Las investigaciones de la Policía Nacional han permitido dar por esclarecido el homicidio registrado el pasado 14 de julio en el barrio madrileño de Las Tablas, en el distrito de Fuencarral-El Pardo.
Según las pesquisas del caso, el atacante pertenecía al círculo de allegados del fallecido y se desplazó hasta el inmueble de este para acabar con su vida. Tras la agresión, emprendió la fuga hacia la localidad abulense de Ladrada, donde terminó suicidándose.
El aviso a las fuerzas de seguridad se produjo durante la mañana de ese martes, a raíz del intenso hedor a productos químicos que emanaba de la vivienda. Al acceder al piso, los efectivos policiales encontraron el cadáver de un varón de 37 años y nacionalidad hispano-argentina tendido sobre el suelo de la cocina con evidentes signos de violencia.

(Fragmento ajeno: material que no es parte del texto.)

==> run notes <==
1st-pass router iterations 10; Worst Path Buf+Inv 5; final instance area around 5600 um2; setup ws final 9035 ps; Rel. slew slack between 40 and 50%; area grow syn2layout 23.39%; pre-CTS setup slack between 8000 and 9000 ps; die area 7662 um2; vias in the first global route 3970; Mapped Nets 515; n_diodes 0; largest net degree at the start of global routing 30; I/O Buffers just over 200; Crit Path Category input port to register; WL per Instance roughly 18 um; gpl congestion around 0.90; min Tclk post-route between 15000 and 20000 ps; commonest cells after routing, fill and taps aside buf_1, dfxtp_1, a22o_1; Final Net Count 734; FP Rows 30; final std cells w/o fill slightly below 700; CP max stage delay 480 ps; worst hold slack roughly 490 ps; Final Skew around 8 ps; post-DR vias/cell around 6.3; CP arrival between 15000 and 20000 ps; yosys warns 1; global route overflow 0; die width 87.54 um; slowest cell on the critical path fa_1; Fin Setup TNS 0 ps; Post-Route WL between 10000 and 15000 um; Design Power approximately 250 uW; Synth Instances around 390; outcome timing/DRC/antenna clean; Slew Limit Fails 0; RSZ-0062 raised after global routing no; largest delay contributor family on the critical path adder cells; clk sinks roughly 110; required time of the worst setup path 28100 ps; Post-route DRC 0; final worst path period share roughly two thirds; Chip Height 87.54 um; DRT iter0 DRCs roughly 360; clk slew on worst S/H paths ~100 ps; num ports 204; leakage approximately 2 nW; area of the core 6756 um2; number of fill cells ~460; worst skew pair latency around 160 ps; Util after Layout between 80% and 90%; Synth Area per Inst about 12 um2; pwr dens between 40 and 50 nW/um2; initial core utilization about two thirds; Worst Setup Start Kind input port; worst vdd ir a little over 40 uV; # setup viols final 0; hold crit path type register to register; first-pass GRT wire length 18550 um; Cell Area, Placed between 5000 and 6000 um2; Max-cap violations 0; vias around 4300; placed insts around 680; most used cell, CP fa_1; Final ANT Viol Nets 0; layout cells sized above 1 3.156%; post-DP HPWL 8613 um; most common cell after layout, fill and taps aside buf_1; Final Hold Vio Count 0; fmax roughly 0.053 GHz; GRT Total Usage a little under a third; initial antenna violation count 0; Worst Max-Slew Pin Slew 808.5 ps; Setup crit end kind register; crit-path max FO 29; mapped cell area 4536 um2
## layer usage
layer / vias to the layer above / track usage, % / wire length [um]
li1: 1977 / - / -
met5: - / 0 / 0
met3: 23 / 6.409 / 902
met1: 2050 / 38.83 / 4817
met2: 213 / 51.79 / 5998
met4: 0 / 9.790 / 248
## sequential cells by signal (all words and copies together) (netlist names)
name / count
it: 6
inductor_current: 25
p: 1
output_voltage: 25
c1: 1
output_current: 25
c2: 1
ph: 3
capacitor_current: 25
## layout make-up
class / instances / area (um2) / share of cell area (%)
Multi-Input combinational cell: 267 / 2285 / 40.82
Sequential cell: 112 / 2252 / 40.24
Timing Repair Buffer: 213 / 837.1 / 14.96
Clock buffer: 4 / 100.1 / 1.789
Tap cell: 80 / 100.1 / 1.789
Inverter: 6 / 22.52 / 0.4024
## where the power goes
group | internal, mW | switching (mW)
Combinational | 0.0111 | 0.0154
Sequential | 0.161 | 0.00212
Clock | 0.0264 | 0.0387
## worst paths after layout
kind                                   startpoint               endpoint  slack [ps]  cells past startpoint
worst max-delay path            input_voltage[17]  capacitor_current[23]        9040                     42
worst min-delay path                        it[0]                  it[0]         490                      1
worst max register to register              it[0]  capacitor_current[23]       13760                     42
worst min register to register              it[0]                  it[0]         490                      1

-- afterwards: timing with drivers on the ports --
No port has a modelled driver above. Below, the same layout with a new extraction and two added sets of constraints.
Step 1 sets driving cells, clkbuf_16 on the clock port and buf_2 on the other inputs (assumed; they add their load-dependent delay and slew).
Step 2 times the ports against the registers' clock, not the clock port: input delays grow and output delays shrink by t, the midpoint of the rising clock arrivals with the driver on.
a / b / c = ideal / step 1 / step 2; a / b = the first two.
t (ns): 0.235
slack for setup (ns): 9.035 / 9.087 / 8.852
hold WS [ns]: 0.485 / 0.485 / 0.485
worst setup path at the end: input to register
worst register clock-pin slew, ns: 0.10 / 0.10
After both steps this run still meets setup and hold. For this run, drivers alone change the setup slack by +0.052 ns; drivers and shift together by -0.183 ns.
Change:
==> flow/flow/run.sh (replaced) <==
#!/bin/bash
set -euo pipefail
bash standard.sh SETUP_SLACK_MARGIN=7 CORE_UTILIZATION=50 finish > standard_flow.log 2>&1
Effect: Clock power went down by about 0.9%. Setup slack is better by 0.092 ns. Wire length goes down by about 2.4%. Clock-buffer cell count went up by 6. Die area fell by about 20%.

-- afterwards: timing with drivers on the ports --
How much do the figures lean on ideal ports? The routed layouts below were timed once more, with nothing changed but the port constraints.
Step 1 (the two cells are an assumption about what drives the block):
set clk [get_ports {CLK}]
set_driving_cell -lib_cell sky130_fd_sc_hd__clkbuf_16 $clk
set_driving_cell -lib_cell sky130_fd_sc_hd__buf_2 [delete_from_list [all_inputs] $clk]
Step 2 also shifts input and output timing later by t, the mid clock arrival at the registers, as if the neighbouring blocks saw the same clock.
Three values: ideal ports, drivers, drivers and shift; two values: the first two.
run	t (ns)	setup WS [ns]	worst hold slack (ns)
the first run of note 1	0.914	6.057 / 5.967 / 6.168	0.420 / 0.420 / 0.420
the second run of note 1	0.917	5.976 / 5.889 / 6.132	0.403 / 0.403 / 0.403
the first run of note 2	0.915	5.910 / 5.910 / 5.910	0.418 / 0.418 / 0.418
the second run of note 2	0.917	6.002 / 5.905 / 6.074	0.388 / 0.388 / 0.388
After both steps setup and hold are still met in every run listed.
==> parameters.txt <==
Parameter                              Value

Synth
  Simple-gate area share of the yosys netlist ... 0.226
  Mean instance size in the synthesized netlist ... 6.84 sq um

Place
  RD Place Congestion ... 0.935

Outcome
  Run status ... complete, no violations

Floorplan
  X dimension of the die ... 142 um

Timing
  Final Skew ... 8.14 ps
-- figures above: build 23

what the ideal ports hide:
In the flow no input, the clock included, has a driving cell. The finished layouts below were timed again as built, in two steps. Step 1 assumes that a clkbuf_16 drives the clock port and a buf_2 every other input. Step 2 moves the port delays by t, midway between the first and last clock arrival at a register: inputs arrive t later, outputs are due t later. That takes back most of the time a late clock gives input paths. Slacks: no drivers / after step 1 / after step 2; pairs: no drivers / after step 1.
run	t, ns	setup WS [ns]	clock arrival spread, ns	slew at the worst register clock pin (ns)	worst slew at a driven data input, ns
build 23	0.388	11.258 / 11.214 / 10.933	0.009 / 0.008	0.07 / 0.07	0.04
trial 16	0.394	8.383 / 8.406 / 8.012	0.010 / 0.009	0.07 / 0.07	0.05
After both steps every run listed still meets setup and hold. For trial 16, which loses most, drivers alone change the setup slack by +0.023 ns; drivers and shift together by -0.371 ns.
This design comes from an exercise in tuning for small area on the open sky130 flow, not from production work. Only simulation tests tie the RTL to the original design; equivalence was not proved. Power and IR drop assume default switching activity.

==> flow/flow/run.sh <==
#!/bin/bash
set -euo pipefail
CTS="$(cat flow/cts_args.txt)"
bash standard.sh "CTS_ARGS=$CTS" finish > standard.log 2>&1
==> flow/flow/cts_args.txt <==
-sink_clustering_enable -repair_clock_nets -dont_use_dummy_load -sink_clustering_size 20 -sink_clustering_max_diameter 60 -buf_list sky130_fd_sc_hd__clkbuf_8
==> flow/standard.sh <==
#!/bin/bash
# synth_recipe.tcl (not shown) runs the flow's synth.tcl, then flattens the netlist and writes it again
# the make line also repeats each setting of config.mk as NAME=value (left out here)
make -C /OpenROAD-flow-scripts/flow DESIGN_CONFIG=/design/flow/config.mk WORK_HOME=/design/flow/orfs CLKGATE_MAP_FILE= SYNTH_SCRIPT=/design/flow/synth_recipe.tcl "${@:-finish}"
==> flow/config.mk <==
export PLATFORM = sky130hd
export DESIGN_NAME = Sudoku_Solver
export DESIGN_NICKNAME = Sudoku_Solver
export VERILOG_FILES = /design/flow/design.v
export SDC_FILE = /design/flow/constraint.sdc
export NUM_CORES = 4
export LEC_CHECK = 0
export ABC_AREA = 1
export CAP_MARGIN = 40
export CORE_MARGIN = 2
export CORE_UTILIZATION = 50
export PLACE_DENSITY = 0.65
export SLEW_MARGIN = 20
==> flow/constraint.sdc <==
create_clock -name core_clock -period 10.0 [get_ports {i_Clk}]
set_input_delay 2.0000 -clock core_clock [delete_from_list [all_inputs] [get_ports {i_Clk}]]
set_output_delay 2.0000 -clock core_clock [all_outputs]
set_load 0.01 [all_outputs]
From an optimization exercise on the open Yosys and OpenROAD flow, aimed at a short achievable clock period and few clock cycles per item; shortcuts taken in it are not production practice.
In this exercise RTL edits were held to simulation tests only and were not proved equivalent to the original.
Power figures rest on the tool's default switching activity, not on a simulated workload.

==> inputs of v4 <==
// sysc_verilog_top
module sysc_verilog_top
(
    input  wire                   clk,
    input  wire                   rst_n,
    input  wire [7:0]             s_axi_awid,
    input  wire [7:0]             s_axi_awaddr,
    input  wire [7:0]             s_axi_awlen,
    input  wire [2:0]             s_axi_awsize,
    input  wire [1:0]             s_axi_awburst,
    input  wire                   s_axi_awlock,
    input  wire [3:0]             s_axi_awcache,
    input  wire [2:0]             s_axi_awprot,
    input  wire                   s_axi_awvalid,
    output wire                   s_axi_awready,
    input  wire [31:0]            s_axi_wdata,
    input  wire [3:0]             s_axi_wstrb,
    input  wire                   s_axi_wlast,
    input  wire                   s_axi_wvalid,
    output wire                   s_axi_wready,
    output wire [7:0]             s_axi_bid,
    output wire [1:0]             s_axi_bresp,
    output wire                   s_axi_bvalid,
    input  wire                   s_axi_bready,
    input  wire [7:0]             s_axi_arid,
    input  wire [7:0]             s_axi_araddr,
    input  wire [7:0]             s_axi_arlen,
    input  wire [2:0]             s_axi_arsize,
    input  wire [1:0]             s_axi_arburst,
    input  wire                   s_axi_arlock,
    input  wire [3:0]             s_axi_arcache,
    input  wire [2:0]             s_axi_arprot,
    input  wire                   s_axi_arvalid,
    output wire                   s_axi_arready,
    output wire [7:0]             s_axi_rid,
    output wire [31:0]            s_axi_rdata,
    output wire [1:0]             s_axi_rresp,
    output wire                   s_axi_rlast,
    output wire                   s_axi_rvalid,
    input  wire                   s_axi_rready
);
Settings: LEC_CHECK=0, ABC_CLOCK_PERIOD_IN_PS=2000, CAP_MARGIN=20, CORE_MARGIN=2, CORE_UTILIZATION=40, SETUP_SLACK_MARGIN=2.5, SLEW_MARGIN=20, TNS_END_PERCENT=100; clock period 4.5 ns.
run.sh (not shown) runs the stock make flow with config.mk's settings and CLKGATE_MAP_FILE= SYNTH_SCRIPT=/design/flow/synth_recipe.tcl, a recipe that flattens the netlist after the stock synthesis.
==> v34 (differences from v4) <==
--- a/flow/design.v
+++ b/flow/design.v
@@ -38,10 +38,14 @@
     output wire                   s_axi_rlast,
     output wire                   s_axi_rvalid,
     input  wire                   s_axi_rready
 );
 integer i, j;
+localparam AQD = 2;          
+localparam WQD = 2;          
+localparam BQD = 2;          
+localparam RQD = 4;          
 function [2:0] step_of(input [2:0] size, input [1:0] burst);
     if (burst == 2'b00)
         step_of = 3'd0;
     else if (size == 3'd0)
         step_of = 3'd1;
@@ -55,76 +59,81 @@
     begin
         o = pop ? {1'b0, occ[3:1]} : occ;
         occ_next = push ? {o[2:0], 1'b1} : o;
     end
 endfunction
-function [3:0] rot(input [3:0] p, input adv);
-    rot = adv ? {p[2:0], p[3]} : p;
+function [3:0] rot(input [3:0] p, input adv, input integer n);
+    rot = !adv ? p : (n == 2) ? {2'b00, p[0], p[1]} : {p[2:0], p[3]};
 endfunction
 reg [31:0] mem [0:63];
-reg [27:0] awq [0:3];
+reg [27:0] awq [0:AQD-1];
 reg [3:0]  awq_wp, awq_rp, awq_occ;
 reg        awready_reg;
 reg       cw_valid;
 reg [7:0] cw_id;
 reg [7:0] cw_addr;
 reg [7:0] cw_cnt;            
 reg       cw_last;           
 reg [2:0] cw_step;
 reg [7:0] cw_hi;             
 reg [7:0] cw_lo;             
-reg [35:0] wq [0:3];
+reg [35:0] wq [0:WQD-1];
 reg [3:0]  wq_wp, wq_rp, wq_occ;
 reg        wready_reg;
-reg [3:0]  wb_en [0:63];
+reg [63:0] wb_row;
+reg [3:0]  wb_strb;
 reg [31:0] wb_data;
-reg [7:0] bq [0:3];
+reg [7:0] bq [0:BQD-1];
 reg [3:0] bq_wp, bq_rp, bq_occ;
 reg [7:0] bo_id;
 reg       bo_valid;
 wire aw_hs = s_axi_awvalid & awready_reg;
 wire w_hs  = s_axi_wvalid & wready_reg;
 wire b_pop = bo_valid & s_axi_bready;
-wire w_fire  = cw_valid & wq_occ[0] & (!cw_last | !bq_occ[3]);
+wire w_fire  = cw_valid & wq_occ[0] & (!cw_last | !bq_occ[BQD-1]);
 wire cw_free = !cw_valid | (w_fire & cw_last);
 wire awq_pop  = cw_free & awq_occ[0];
 wire awq_push = aw_hs & !(cw_free & !awq_occ[0]);
 wire b_push   = w_fire & cw_last;
 wire [3:0] awq_occ_n = occ_next(awq_occ, awq_push, awq_pop);
 wire [3:0] wq_occ_n  = occ_next(wq_occ, w_hs, w_fire);
 wire [3:0] bq_occ_n  = occ_next(bq_occ, b_push, b_pop);
-wire [3:0] bq_rp_n   = rot(bq_rp, b_pop);
+wire [3:0] bq_rp_n   = rot(bq_rp, b_pop, BQD);
 reg [27:0] awq_head;
 reg [35:0] wq_head;
 reg [7:0]  bq_next;          
 always @* begin
     awq_head = 28'd0;
     wq_head  = 36'd0;
     bq_next  = 8'd0;
-    for (i = 0; i < 4; i = i + 1) begin
+    for (i = 0; i < AQD; i = i + 1)
         awq_head = awq_head | (awq[i] & {28{awq_rp[i]}});
+    for (i = 0; i < WQD; i = i + 1)
         wq_head  = wq_head  | (wq[i]  & {36{wq_rp[i]}});
+    for (i = 0; i < BQD; i = i + 1)
         bq_next  = bq_next  | (bq[i]  & {8{bq_rp_n[i]}});
-    end
 end
 wire [27:0] aw_in = {s_axi_awlen == 8'd0, step_of(s_axi_awsize, s_axi_awburst),
                      s_axi_awlen, s_axi_awaddr, s_axi_awid};
 reg [7:0] cw_addr_n;
 always @* begin
     if (cw_free)
         cw_addr_n = awq_occ[0] ? awq_head[15:8] : s_axi_awaddr;
     else
         cw_addr_n = cw_addr + {5'd0, cw_step};
 end
+wire cw_carry = cw_step[2] | (cw_step[1] & cw_addr[1]) | (cw_step[0] & cw_addr[1] & cw_addr[0]);
+wire [7:0] cw_lo_inc = cw_carry ? {cw_lo[6:0], cw_lo[7]} : cw_lo;
+wire [7:0] cw_hi_inc = (cw_carry & cw_lo[7]) ? {cw_hi[6:0], cw_hi[7]} : cw_hi;
 always @(posedge clk) begin
-    for (i = 0; i < 4; i = i + 1)
+    for (i = 0; i < AQD; i = i + 1)
         if (awq_push && awq_wp[i])
             awq[i] <= aw_in;
-    awq_wp  <= rot(awq_wp, awq_push);
-    awq_rp  <= rot(awq_rp, awq_pop);
+    awq_wp  <= rot(awq_wp, awq_push, AQD);
+    awq_rp  <= rot(awq_rp, awq_pop, AQD);
     awq_occ <= awq_occ_n;
-    awready_reg <= !awq_occ_n[3];
+    awready_reg <= !awq_occ_n[AQD-1];
     if (cw_free) begin
         if (awq_occ[0] || aw_hs) begin
             cw_valid <= 1'b1;
             {cw_last, cw_step, cw_cnt, cw_id} <= awq_occ[0] ?
                 {awq_head[27:16], awq_head[7:0]} : {aw_in[27:16], aw_in[7:0]};
@@ -134,29 +143,30 @@
         end else begin
             cw_valid <= 1'b0;
         end
     end else if (w_fire) begin
         cw_addr <= cw_addr_n;
-        cw_hi   <= 8'd1 << cw_addr_n[7:5];
-        cw_lo   <= 8'd1 << cw_addr_n[4:2];
+        cw_hi   <= cw_hi_inc;
+        cw_lo   <= cw_lo_inc;
         cw_cnt  <= cw_cnt - 8'd1;
         cw_last <= (cw_cnt == 8'd1);
     end
-    for (i = 0; i < 4; i = i + 1)
+    for (i = 0; i < WQD; i = i + 1)
         if (w_hs && wq_wp[i])
             wq[i] <= {s_axi_wstrb, s_axi_wdata};
-    wq_wp  <= rot(wq_wp, w_hs);
-    wq_rp  <= rot(wq_rp, w_fire);
+    wq_wp  <= rot(wq_wp, w_hs, WQD);
+    wq_rp  <= rot(wq_rp, w_fire, WQD);
     wq_occ <= wq_occ_n;
-    wready_reg <= !wq_occ_n[3];
+    wready_reg <= !wq_occ_n[WQD-1];
     for (i = 0; i < 64; i = i + 1)
-        wb_en[i] <= (w_fire && cw_hi[i/8] && cw_lo[i%8]) ? wq_head[35:32] : 4'b0000;
+        wb_row[i] <= w_fire && cw_hi[i/8] && cw_lo[i%8];
+    wb_strb <= wq_head[35:32];
     wb_data <= wq_head[31:0];
-    for (i = 0; i < 4; i = i + 1)
+    for (i = 0; i < BQD; i = i + 1)
         if (b_push && bq_wp[i])
             bq[i] <= cw_id;
-    bq_wp  <= rot(bq_wp, b_push);
+    bq_wp  <= rot(bq_wp, b_push, BQD);
     bq_rp  <= bq_rp_n;
     bq_occ <= bq_occ_n;
     bo_valid <= bq_occ_n[0];
     bo_id    <= (b_push && !(b_pop ? bq_occ[1] : bq_occ[0])) ? cw_id : bq_next;
     if (!rst_n) begin
@@ -167,122 +177,123 @@
         cw_valid <= 1'b0;
         wq_wp <= 4'b0001;
         wq_rp <= 4'b0001;
         wq_occ <= 4'b0000;
         wready_reg <= 1'b0;
-        for (i = 0; i < 64; i = i + 1)
-            wb_en[i] <= 4'b0000;
+        wb_row <= 64'd0;
         bq_wp <= 4'b0001;
         bq_rp <= 4'b0001;
         bq_occ <= 4'b0000;
         bo_valid <= 1'b0;
     end
 end
 always @(posedge clk) begin
     for (i = 0; i < 64; i = i + 1)
         for (j = 0; j < 4; j = j + 1)
-            if (wb_en[i][j])
+            if (wb_row[i] && wb_strb[j])
                 mem[i][8*j +: 8] <= wb_data[8*j +: 8];
 end
 assign s_axi_awready = awready_reg;
 assign s_axi_wready  = wready_reg;
 assign s_axi_bvalid  = bo_valid;
 assign s_axi_bid     = bo_id;
 assign s_axi_bresp   = 2'b00;
-reg [27:0] arq [0:3];
+reg [27:0] arq [0:AQD-1];
 reg [3:0]  arq_wp, arq_rp, arq_occ;
 reg        arready_reg;
 reg       cr_valid;
 reg [7:0] cr_id;
 reg [7:0] cr_addr;
 reg [7:0] cr_cnt;
 reg       cr_last;
 reg [2:0] cr_step;
-reg [7:0] cr_lo;             
+reg [15:0] cr_lo;            
 reg        s1_valid;
-reg [7:0]  s1_sel;           
+reg [3:0]  s1_sel;           
 reg [7:0]  s1_id;
 reg        s1_last;
-reg [31:0] s1_data [0:7];
-reg [40:0] rq [0:3];
+reg [31:0] s1_data [0:3];
+reg [40:0] rq [0:RQD-1];
 reg [3:0]  rq_wp, rq_rp, rq_occ;
 reg [40:0] ro;
 reg        ro_valid;
 reg [3:0]  r_cred;           
 wire ar_hs = s_axi_arvalid & arready_reg;
 wire r_pop = ro_valid & s_axi_rready;
-wire r_fire  = cr_valid & !r_cred[3];
+wire r_fire  = cr_valid & !r_cred[RQD-1];
 wire cr_free = !cr_valid | (r_fire & cr_last);
 wire arq_pop  = cr_free & arq_occ[0];
 wire arq_push = ar_hs & !(cr_free & !arq_occ[0]);
 wire [3:0] arq_occ_n = occ_next(arq_occ, arq_push, arq_pop);
 wire [3:0] rq_occ_n  = occ_next(rq_occ, s1_valid, r_pop);
-wire [3:0] rq_rp_n   = rot(rq_rp, r_pop);
+wire [3:0] rq_rp_n   = rot(rq_rp, r_pop, RQD);
 wire [27:0] ar_in = {s_axi_arlen == 8'd0, step_of(s_axi_arsize, s_axi_arburst),
                      s_axi_arlen, s_axi_araddr, s_axi_arid};
-reg [31:0] s1_mux [0:7];
+reg [31:0] s1_mux [0:3];
 reg [31:0] s2_data;
 reg [27:0] arq_head;
 reg [40:0] rq_next;          
 always @* begin
-    for (i = 0; i < 8; i = i + 1) begin
+    for (i = 0; i < 4; i = i + 1) begin
         s1_mux[i] = 32'd0;
-        for (j = 0; j < 8; j = j + 1)
-            s1_mux[i] = s1_mux[i] | (mem[8*i + j] & {32{cr_lo[j]}});
+        for (j = 0; j < 16; j = j + 1)
+            s1_mux[i] = s1_mux[i] | (mem[16*i + j] & {32{cr_lo[j]}});
     end
     s2_data = 32'd0;
-    for (j = 0; j < 8; j = j + 1)
+    for (j = 0; j < 4; j = j + 1)
         s2_data = s2_data | (s1_data[j] & {32{s1_sel[j]}});
     arq_head = 28'd0;
     rq_next  = 41'd0;
-    for (i = 0; i < 4; i = i + 1) begin
+    for (i = 0; i < AQD; i = i + 1)
         arq_head = arq_head | (arq[i] & {28{arq_rp[i]}});
+    for (i = 0; i < RQD; i = i + 1)
         rq_next  = rq_next  | (rq[i]  & {41{rq_rp_n[i]}});
-    end
 end
 reg [7:0] cr_addr_n;
 always @* begin
     if (cr_free)
         cr_addr_n = arq_occ[0] ? arq_head[15:8] : s_axi_araddr;
     else
         cr_addr_n = cr_addr + {5'd0, cr_step};
 end
+wire cr_carry = cr_step[2] | (cr_step[1] & cr_addr[1]) | (cr_step[0] & cr_addr[1] & cr_addr[0]);
+wire [15:0] cr_lo_inc = cr_carry ? {cr_lo[14:0], cr_lo[15]} : cr_lo;
 always @(posedge clk) begin
-    for (i = 0; i < 4; i = i + 1)
+    for (i = 0; i < AQD; i = i + 1)
         if (arq_push && arq_wp[i])
             arq[i] <= ar_in;
-    arq_wp  <= rot(arq_wp, arq_push);
-    arq_rp  <= rot(arq_rp, arq_pop);
+    arq_wp  <= rot(arq_wp, arq_push, AQD);
+    arq_rp  <= rot(arq_rp, arq_pop, AQD);
     arq_occ <= arq_occ_n;
-    arready_reg <= !arq_occ_n[3];
+    arready_reg <= !arq_occ_n[AQD-1];
     if (cr_free) begin
         if (arq_occ[0] || ar_hs) begin
             cr_valid <= 1'b1;
             {cr_last, cr_step, cr_cnt, cr_id} <= arq_occ[0] ?
                 {arq_head[27:16], arq_head[7:0]} : {ar_in[27:16], ar_in[7:0]};
             cr_addr  <= cr_addr_n;
-            cr_lo    <= 8'd1 << cr_addr_n[4:2];
+            cr_lo    <= 16'd1 << cr_addr_n[5:2];
         end else begin
             cr_valid <= 1'b0;
         end
     end else if (r_fire) begin
         cr_addr <= cr_addr_n;
-        cr_lo   <= 8'd1 << cr_addr_n[4:2];
+        cr_lo   <= cr_lo_inc;
         cr_cnt  <= cr_cnt - 8'd1;
         cr_last <= (cr_cnt == 8'd1);
     end
     s1_valid <= r_fire;
-    s1_sel   <= 8'd1 << cr_addr[7:5];
+    s1_sel   <= 4'd1 << cr_addr[7:6];
     s1_id    <= cr_id;
     s1_last  <= cr_last;
-    for (i = 0; i < 8; i = i + 1)
+    for (i = 0; i < 4; i = i + 1)
         s1_data[i] <= s1_mux[i];
     r_cred <= occ_next(r_cred, r_fire, r_pop);
-    for (i = 0; i < 4; i = i + 1)
+    for (i = 0; i < RQD; i = i + 1)
         if (s1_valid && rq_wp[i])
             rq[i] <= {s1_last, s1_id, s2_data};
-    rq_wp  <= rot(rq_wp, s1_valid);
+    rq_wp  <= rot(rq_wp, s1_valid, RQD);
     rq_rp  <= rq_rp_n;
     rq_occ <= rq_occ_n;
     ro_valid <= rq_occ_n[0];
     ro       <= (s1_valid && !(r_pop ? rq_occ[1] : rq_occ[0])) ?
                 {s1_last, s1_id, s2_data} : rq_next;
Settings changed: CORE_UTILIZATION 40 to 60, CTS_CLUSTER_DIAMETER from default to 100, CTS_CLUSTER_SIZE from default to 28, TNS_END_PERCENT 100 to default.
==> reports/metrics.yaml <==
synth:
  synth.area.mux_share_pct: 0.176
  ys_ff_latch: 2838
  synth_cell_type_count: 69
finish:
  clkbuf_count: 208
run_status:
  outcome: "finished clean"
route:
  wire_per_inst_microns: 35.5
sta:
  min_period_over_period_pct: 48.4
  fin_skew_ns: 0.0325
-- figures above: v34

En el mismo lugar de los hechos, los agentes recuperaron el arma empleada en la agresión: un cuchillo de aproximadamente 20 centímetros de hoja. La autopsia y la inspección ocular determinaron que la víctima recibió hasta 14 puñaladas, infligidas en su gran mayoría en la parte frontal del torso. Tras dejar el arma en el piso, el responsable abandonó el lugar a bordo de un automóvil, ocultando su rostro con gorra y gafas para evitar ser identificado.
El trabajo de investigación permitió situar al sospechoso en el radar policial en un plazo inferior a 24 horas. Sin embargo, cuando las patrullas se desplazaron a su domicilio en el municipio de la provincia vecina con el fin de proceder a su arresto, descubrieron que ya había fallecido tras quitarse la vida.
Las diligencias, coordinadas por el Grupo V de Homicidios, sitúan la motivación principal en un trasfondo pasional. Según ha avanzado El Periódico, las principales hipótesis apuntan a que el agresor actuó movido por las sospechas de que la víctima mantenía una relación sentimental con su esposa.